O código de ética deve contemplar a relação com os terceirizados ou isso já é atribuição da governança corporativa?

Roberto Romano - Acho que o código de ética deve ser exaustivo a ponto de levar em conta todos os elementos que entram no processo de trabalho. De nada adianta ter-se uma atitude eticamente positiva com aqueles que são considerados mais estáveis e ter uma relação absolutamente irresponsável com os terceirizados. Muitas vezes vemos isso. Esse é um problema sério, pois a terceirização pode ser um elemento de agilização e de maior competência, mas também pode ser de pura incompetência.

E quanto aos temas ligados à diversidade de raça, de sexo, de aparência etc.?

Roberto Romano - Tudo isso deve entrar em linha de conta sem que sejam tipificados de maneira exaustiva. São situações muitas vezes imprevistas, mas os princípios básicos do direito público devem ser assumidos. Se já existem leis que impedem a discriminação da mulher, do homossexual, do negro, não é possível aceitar que alguém diga que preferiu determinada pessoa por causa da aparência. Mas o código não pode silenciar. O princípio da competência no trabalho é fundamental, mas numa sociedade machista como a brasileira nem sempre é praticado.

Dentre os vários relatórios de sustentabilidade, ou responsabilidade social, muitos já informam o número de homens e mulheres registrados e seus respectivos salários médios, bem como o cumprimento das cotas para pessoas com deficiências.

Roberto Romano - Isso faz parte do que eu chamo de metodologia. Não se deve usar esses dados como um instrumento de luta, mas é preciso fazer isso para estabelecer a harmonia dos quadros e a justiça. Nessa questão, a justiça e a competência vêm em favor de todos. Do mesmo modo como não se deve afastar uma mulher competente para dar o cargo a um homem menos competente, não se deve contratar mulheres sem competência apenas para alcançar o equilíbrio de gênero. Privilegia-se sempre a competência, lembrando que há a competência técnica e a competência no trato humano. Não adianta colocar no cargo um excelente economista que não saiba respeitar os seus iguais. Esse não é competente, pois não possui o conjunto das várias competências exigidas no cargo, como capacidade de diálogo, de liderança real etc. Conhecemos muitos cientistas eminentes na universidade que não servem para ser professor, pois em sala de aula insultam os alunos. É preciso usar a prudência, a arte de pesar. Aliás, não é à toa que a palavra pensamento vem de pesar.

Quais seriam as práticas coercitivas à corrupção e à propina. O código deve privilegiar a vigilância ou a prevenção?

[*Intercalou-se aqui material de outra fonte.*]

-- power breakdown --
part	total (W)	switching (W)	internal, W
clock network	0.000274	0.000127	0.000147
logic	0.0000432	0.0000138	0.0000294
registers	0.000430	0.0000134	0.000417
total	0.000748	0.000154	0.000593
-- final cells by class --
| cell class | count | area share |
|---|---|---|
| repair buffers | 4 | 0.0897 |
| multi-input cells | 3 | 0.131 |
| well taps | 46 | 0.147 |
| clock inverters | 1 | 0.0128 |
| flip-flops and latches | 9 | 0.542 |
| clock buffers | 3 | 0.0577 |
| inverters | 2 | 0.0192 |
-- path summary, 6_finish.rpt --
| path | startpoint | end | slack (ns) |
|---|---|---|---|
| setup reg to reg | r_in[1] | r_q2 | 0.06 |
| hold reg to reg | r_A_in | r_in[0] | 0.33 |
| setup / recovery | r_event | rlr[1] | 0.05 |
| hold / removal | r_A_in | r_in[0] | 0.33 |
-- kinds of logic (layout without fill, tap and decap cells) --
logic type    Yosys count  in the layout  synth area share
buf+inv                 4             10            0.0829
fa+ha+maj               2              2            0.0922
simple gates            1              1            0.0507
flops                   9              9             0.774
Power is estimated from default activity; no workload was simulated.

Roberto Romano - O código privilegia a tentativa de harmonizar o conflito de interesses das individualidades e dos grupos. Tudo aquilo que ultrapasse o limite dessa harmonia básica tem que ser previsto em termos de punição ou em termos de prevenção. Não cabe privilegiar a punição ou a prevenção. Porque no ato de prevenir você já deve estar pensando na punição. Existem situações que podem ser atenuadas dado que não prejudicaram o conjunto tão fortemente. Mas existem situações em que o conjunto foi prejudicado. Para ser rigoroso com os indivíduos que prevaricaram, repito, é preciso investigar o grupo do qual eles são integrantes. Não existe nenhuma sociedade humana hoje que garanta o sigilo e o procedimento secreto das direções e dos governos. Numa sociedade democrática o segredo de Estado diminui e as garantias dos setores sociais aumentam. Num Estado onde reina a democracia existe o que a Revolução Inglesa do século 17 instaurou: o controle do povo sobre os que operam o Estado, o princípio, pouco entendido e menos ainda praticado entre nós, da accountability. Não existe accountability se o segredo dos que operam no Estado e na economia desrespeita os limites do controle público.